В литературе изящной шло несколько иначе: перелом начался с «декадентства» – усиленный, обостренный индивидуализм, во многом отзвук западных тогдашних течений, самозамкнутое нечто, высокомерное, нерелигиозное, скорее исходившее от преклонения перед самим собой – отсюда и эта «башня из слоновой кости», столь подходящая к тогдашнему Западу, но для России наносная. Ранний Гюисманс очень бы подходил к наряду Брюсова. Вот Брюсов и выступил во главе всего этого. (Как ни странно, прибежищем слоновых башен оказалась Москва, именно простодушная и жирная Москва. Журнал «Весы» – и там главноуправляющий Валерий Брюсов, одна из самых тягостных фигур Серебряного века.) Человек властный, безмерно честолюбивый и упорный, все ставивший на свою славу. Отчасти и прославился. Эллис в «Весах» этих сравнивал своего редактора с Данте.
В «Весах» печатался и Бальмонт, но Бальмонт, хотя тоже был крайний индивидуалист, все же совсем другого склада. Тоже, конечно, самопреклонение, отсутствие чувства Бога и малости своей пред Ним, однако солнечность некая в нем жила, свет и природная музыкальность. Пусть он ею злоупотреблял – рядом с подземельем Брюсова это порыв, увлечение и самозабвение, под знаком «солнечного луча». Бальмонта тех дней можно было считать язычником, но светопоклонником. (Брюсов прямо говорил: «Но последний пар вселенной. Сумрак.
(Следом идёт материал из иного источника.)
===== src/rtl/wave_meter.sv =====
// Period, peak and trough meter for an 8-bit ADC waveform. The input is sampled once
// per prescaler period, and rising midcode crossings with hysteresis delimit each period.
module wave_meter #(
   parameter int DIV    = 10,
   parameter int HYST   = 8,
   parameter int MAXPER = 4095
) (
   input  logic        inclk,
   input  logic        rst,
   input  logic [7:0]  din,
   output logic [11:0] Qper,
   output logic [7:0]  Qmax,
   output logic [7:0]  Qmin,
   output logic        valid,
   output logic        timeout
);

   localparam int               CNT_W   = (DIV < 1) ? 1 : $clog2(DIV + 1);
   localparam logic [CNT_W-1:0] CNT_TC  = CNT_W'(DIV);
   localparam logic [8:0]       HI      = 9'(128 + HYST);
   localparam logic [8:0]       LO      = 9'(128 - HYST);
   localparam logic [11:0]      PER_MAX = 12'(MAXPER);

   typedef enum logic [1:0] {SEEK_LOW, SEEK_HIGH, RUN_LOW, RUN_HIGH} state_t;

   function automatic logic [7:0] max8(input logic [7:0] a, input logic [7:0] b);
      return (a > b) ? a : b;
   endfunction

   function automatic logic [7:0] min8(input logic [7:0] a, input logic [7:0] b);
      return (a < b) ? a : b;
   endfunction

   logic [CNT_W-1:0] cnt;
   logic             stb_p0;
   logic [7:0]       s_p1;
   logic             vld_p1;
   logic             is_hi;
   logic             is_lo;
   state_t           state;
   logic [11:0]      per;
   logic [7:0]       runmax;
   logic [7:0]       runmin;

   // p0: prescaler and sample strobe
   assign stb_p0 = (cnt == CNT_TC);

   always_ff @(posedge inclk) begin
      if (rst)         cnt <= '0;
      else if (stb_p0) cnt <= '0;
      else             cnt <= cnt + 1'b1;
   end

   // p1: captured sample, valid for decisions one clock after the strobe
   always_ff @(posedge inclk) begin
      if (rst) begin
         s_p1   <= '0;
         vld_p1 <= 1'b0;
      end else begin
         vld_p1 <= stb_p0;
         if (stb_p0) s_p1 <= din;
      end
   end

   assign is_hi = ({1'b0, s_p1} >= HI);
   assign is_lo = ({1'b0, s_p1} <= LO);

   // p2: crossing FSM and registered measurement outputs
   always_ff @(posedge inclk) begin
      if (rst) begin
         state   <= SEEK_LOW;
         per     <= '0;
         runmax  <= 8'd0;
         runmin  <= 8'd255;
         Qper    <= '0;
         Qmax    <= '0;
         Qmin    <= '0;
         valid   <= 1'b0;
         timeout <= 1'b0;
      end else begin
         valid   <= 1'b0;
         timeout <= 1'b0;
         if (vld_p1) begin
            case (state)
               SEEK_LOW: begin
                  if (is_lo) state <= SEEK_HIGH;
               end
               SEEK_HIGH: begin
                  if (is_hi) begin
                     per    <= 12'd1;
                     runmax <= s_p1;
                     runmin <= s_p1;
                     state  <= RUN_LOW;
                  end
               end
               RUN_LOW, RUN_HIGH: begin
                  if (state == RUN_HIGH && is_hi) begin
                     // the crossing sample closes this period and opens the next
                     Qper   <= per;
                     Qmax   <= max8(runmax, s_p1);
                     Qmin   <= min8(runmin, s_p1);
                     valid  <= 1'b1;
                     per    <= 12'd1;
                     runmax <= s_p1;
                     runmin <= s_p1;
                     state  <= RUN_LOW;
                  end else if (per >= PER_MAX) begin
                     timeout <= 1'b1;
                     state   <= SEEK_LOW;
                  end else begin
                     per    <= per + 12'd1;
                     runmax <= max8(runmax, s_p1);
                     runmin <= min8(runmin, s_p1);
                     if (state == RUN_LOW && is_lo) state <= RUN_HIGH;
                  end
               end
               default: state <= SEEK_LOW;
            endcase
         end
      end
   end

endmodule


===== config.mk =====
export PLATFORM = sky130hd
export DESIGN_NAME = wave_meter
export DESIGN_NICKNAME = d
export VERILOG_FILES = /design/src/rtl/wave_meter.sv
export SDC_FILE = /design/constraint.sdc
export NUM_CORES = 1
export LEC_CHECK = 0
export CORE_MARGIN = 2
export CORE_UTILIZATION = 55
export DETAILED_ROUTE_END_ITERATION = 10
export GPL_ROUTABILITY_DRIVEN = 0
export PLACE_DENSITY = 0.79
export SLEW_MARGIN = 15
export SYNTH_ARGS = -nofsm -noshare
export SYNTH_HDL_FRONTEND = slang
export SYNTH_SLANG_ARGS = --single-unit

===== constraint.sdc =====
create_clock -name inclk -period 2.5 [get_ports inclk]
set_input_delay 0.25 -clock inclk [delete_from_list [all_inputs] [get_ports inclk]]
set_output_delay 0.25 -clock inclk [all_outputs]
set_load 0.1 [all_outputs]

Yosys cells after proc, flatten, opt, wreduce, memory -nomap -nowiden
Cells that the tools add are included.
{ "word_totals": {"ff_bits": 73, "inputBits": 10} }
{ "classes": {"addsub": 2, "mux": 21, "bitwise": 2, "n_lt_le_gt_ge": 5, "reduce_logical": 11, "eq_ne": 8} }
{ "op_table": {"columns": ["operator", "n"], "rows": [
  ["2-to-1 mux 8 bit", 7],
  ["2-to-1 mux 12 bit", 3],
  ["one-hot mux 8 bit (2 select lines)", 2],
  ["one-hot mux 12 bit (2 select lines)", 1],
  ["adder 12 x 1 -> 12 bit (second input constant)", 1],
  [">= comparator 12 bit (second input constant)", 1],
  ["2-to-1 mux 2 bit", 5],
  [">= comparator 8 bit (second input constant)", 1],
  ["> comparator 8 bit", 1],
  ["less-or-equal comparator 8 x 7 -> 1 bit (second input constant)", 1],
  ["< comparator 8 bit", 1],
  ["AND reduction 4 bit", 2],
  ["one-hot mux 2 bit (3 select lines)", 1],
  ["adder 4 x 1 -> 4 bit (second input constant)", 1],
  ["equality test 2 bit (second input constant)", 2],
  ["equality test 4 bit (second input constant)", 1],
  ["inequality test 2 bit (second input constant)", 2],
  ["inequality test 4 bit (second input constant)", 1],
  ["OR reduction 2 bit", 2],
  ["OR reduction 4 bit", 1],
  ["inequality test 3 bit (second input constant)", 1],
  ["AND reduction 3 bit", 1],
  ["OR reduction 3 bit", 1],
  ["equality test 2 x 1 -> 1 bit (second input constant)", 1],
  ["other kinds (5)", 8]
]} }

Depth between registers and ports, before layout
Gate-level depths: netlist (run 1).
{ "depth": {"word_depth": 6, "ltp_mapped": 9, "depth_no_buf": 8} }

Worst setup path before layout (run 1)
OpenSTA, ideal clock, no wires.
{ "synth_path": {"kind": "flip-flop to flip-flop", "startpoint": "register s_p1[1]", "endpoint": "register Qmax[5]", "arrival_ns": 1.988, "required_time_ns": 2.363, "synth_period_minus_slack_ns": 2.125, "n_path_buf": 1, "slack_ns": 0.375, "path_stages_with_launch": 10, "cell_sequence": "dfxtp_1 -> inv_1 -> ha_1 -> nor2b_1 -> o211ai_1 -> a21oi_1 -> o31ai_1 -> buf_2 -> mux2i_1 -> a211oi_1"} }
{ "synth_via": {"elab_chain_len": 3, "elab_cells_between_ends": 5} }
{ "synth_lines": {"columns": ["element", "line", "text"], "rows": [
  ["start: declaration", "36", "logic [7:0] s_p1;"],
  ["start signal: assignment", "61", "if (stb_p0) s_p1 <= din;"],
  [">= comparator 8 bit", "65", "assign is_hi = ({1'b0, s_p1} >= HI);"],
  ["logical AND 1 bit", "97", "if (state == RUN_HIGH && is_hi) begin"],
  ["AND reduction 3 bit (no source line)", null, null],
  ["end signal: assignment", "100", "Qmax <= max8(runmax, s_p1);"],
  ["end: declaration", "12", "output logic [7:0] Qmax,"]
]} }
Parallel ways exist; a longest one is shown, timed or not.
A chain may end at the register's enable or synchronous reset.

Worst setup path after layout (run 1)
{ "layout_path": {"startpoint": "register s_p1[2]", "endpoint": "register runmin[5]"} }
{ "layout_via": {"elab_chain_len": 5, "elab_cells_between_ends": 10} }
{ "layout_lines": {"columns": ["element", "line", "text"], "rows": [
  ["< comparator 8 bit", "31", "return (a < b) ? a : b;"],
  ["2-to-1 mux 8 bit (2 in series)", null, null],
  ["2-to-1 mux 8 bit", "97", null],
  ["one-hot mux 8 bit (2 select lines)", "84", "case (state)"],
  ["end signal: assignment", "92", "runmin <= s_p1;"],
  ["end signal: assignment", "105", "runmin <= s_p1;"],
  ["end signal: assignment", "113", "runmin <= min8(runmin, s_p1);"],
  ["end: declaration", "43", "logic [7:0] runmin;"]
]} }
Parallel ways exist; a longest one is shown, timed or not. The select of a mux whose other input is x is not followed.

==> results.ini, run 1 <==
[clock_tree]
path_clk_slew_ns=0.07
cts-root-buf=clkbuf_8
cts.sinks=73
insertion_delay_ns=0.35
post_cts_buffers=0
cts_max_level=3
cts_tree=done
cts.hold.buffers_added=0
ctsLongestPathBuffers=2
cts_buffers=9

[logic_synthesis]
syn_nets=401
ys_top_cells_by_count=dfxtp_1 (73), nand2_1 (63), nor2_1 (54), mux2i_1 (28), a211oi_1 (20)
async_flop_share_pct=0
synth-warning-count=0
ys_types=43
ys_seq_elements=73
synth_edf_count=0
synth_area_um2=3287
yosysMostFrequentCell=dfxtp_1
yosysTopAreaCell=dfxtp_1
synth_top_area_share_pct=44.46
syn_area_per_cell_um2=8.812
synth-seq-area-share_pct=44.46
synthFlopType=dfxtp_1
synthTopCellsByArea=dfxtp_1 (44%), mux2i_1 (8.5%), nand2_1 (7.2%), ha_1 (6.9%), nor2_1 (6.2%)
synthCells=373

[timing]
period_needed_ns=2.370
grt_setup_unrepaired=false
relSlewSlack_pct=44.47
tightest_slew_ns=0.8330
setup_viol=0
finalSetupTns_ns=0
clock.fmax_ghz=0.4220
fin_crit_sh_pct=94.78
fin_skew_ns=0.01171
finalHoldViolations=0
drv_slew=0
layout_setup_ws_ns=0.1305

[run]
maxCapViolCount=0

[grt]
grt_pass1_wl_mm=11.45
grt_util_all_layers_pct=23.02
grt_overflow_total=0
gr-usage-met3_pct=6.889
grt_max_degree=51
grtUsageMet1_pct=28.45
antenna_found_initial=0
grt_most_used_layer=met2
met2_usage_pct=38.20
grt_pass1_vias=2453

[setup_path]
critical_path_buf_inv_count=1
cpPeakStageDelay_ns=0.56
path_cells=inv_1 > ha_1 > o21a_1 > o21ai_0 > o21bai_1 > a41oi_2 > a31oi_2 > mux2i_1
cp_data_arrival_time_ns=2.64
crit_slowest_cell=a31oi_2
critical_path_class=register to register
path_max_fanout=7
r2r_slack_ns=0.13
cp-start-kind=register
end_kind=register
crit_family=compound AO/OA/AOI/OAI gates
critPathRequiredTime_ns=2.77

[cells_and_area]
stdcell_area_um2=3928
antenna_cells=0
final_core_util_pct=67.13
nFillCells=494
final_cells=495
layout.nets=444
layout-drive-gt1-share_pct=15.95
areaGrowthSynthToFinish_pct=19.49

[routing]
vias_per_cell=5.511
wl_per_cell_um=14.52
drt-initial-drc-count=118
detail-route-antenna-nets=0
vias=2728
first_pass_iters=4
drt_wl_total_mm=7.186
remaining_drc_errors=0

[floorplanning]
coreArea_um2=5851
dieWidth_um=81.31
ioPinCount=40
rows=28
die_h_um=81.31
start_util_pct=56.18
die_area_um2=6611

[placement]
io_buffers=39
placed_area_um2=3709
post-place-ws_ns=0.1575
hpwl_mm=5.039
dp_cells=480

[power_and_ir_drop]
ir_worst_vdd_v=0.0003574
powerDensity_nw_per_um2=566.0
p_leak_nw=1.463

[hold_path]
hold_class=primary input to register

[run_status]
run_status=finished, final reports clean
Сумрак – за меня!») Бальмонт был наряден, пестр, не по-русски шантеклер, но были в нем и настоящие русские черты, в его душе, и сам он бывал трогателен (в хорошие минуты). Помню, пришел раз к нам, юным, на Арбате, вечером, на закате солнца, стал читать стихи из кн<иги> «Только любовь» – прозрачно, нежно, у него самого глаза влажны и мы все тронуты – вот, прошло более полувека, а помнится. Да, глаза были влажны у всех – взволнованность поэзией.
В самом начале века Мережковские основали в Петербурге журнал «Новый Путь». Фиолетовые книжки, «новая литература» – это шире декадентов. Пожалуй, «Н. П.» надо считать первым пристанищем символизма в России, как «Весы» – пристанищем декадентства. «Новый Путь» недолго просуществовал. Его заменили «Вопросы Жизни», там же, в Петербурге. Журнал, сходный по духу, но скорее неохристианский. Тут преобладали Булгаков, Бердяев. Туда ездили мы с женой из Москвы – в обоих журналах печатались и мои ранние вещицы.
Эти путешествия очень были живительны, открывали Петербург высокой марки, нас, юных, вводили в мир и современный, и культурнейший.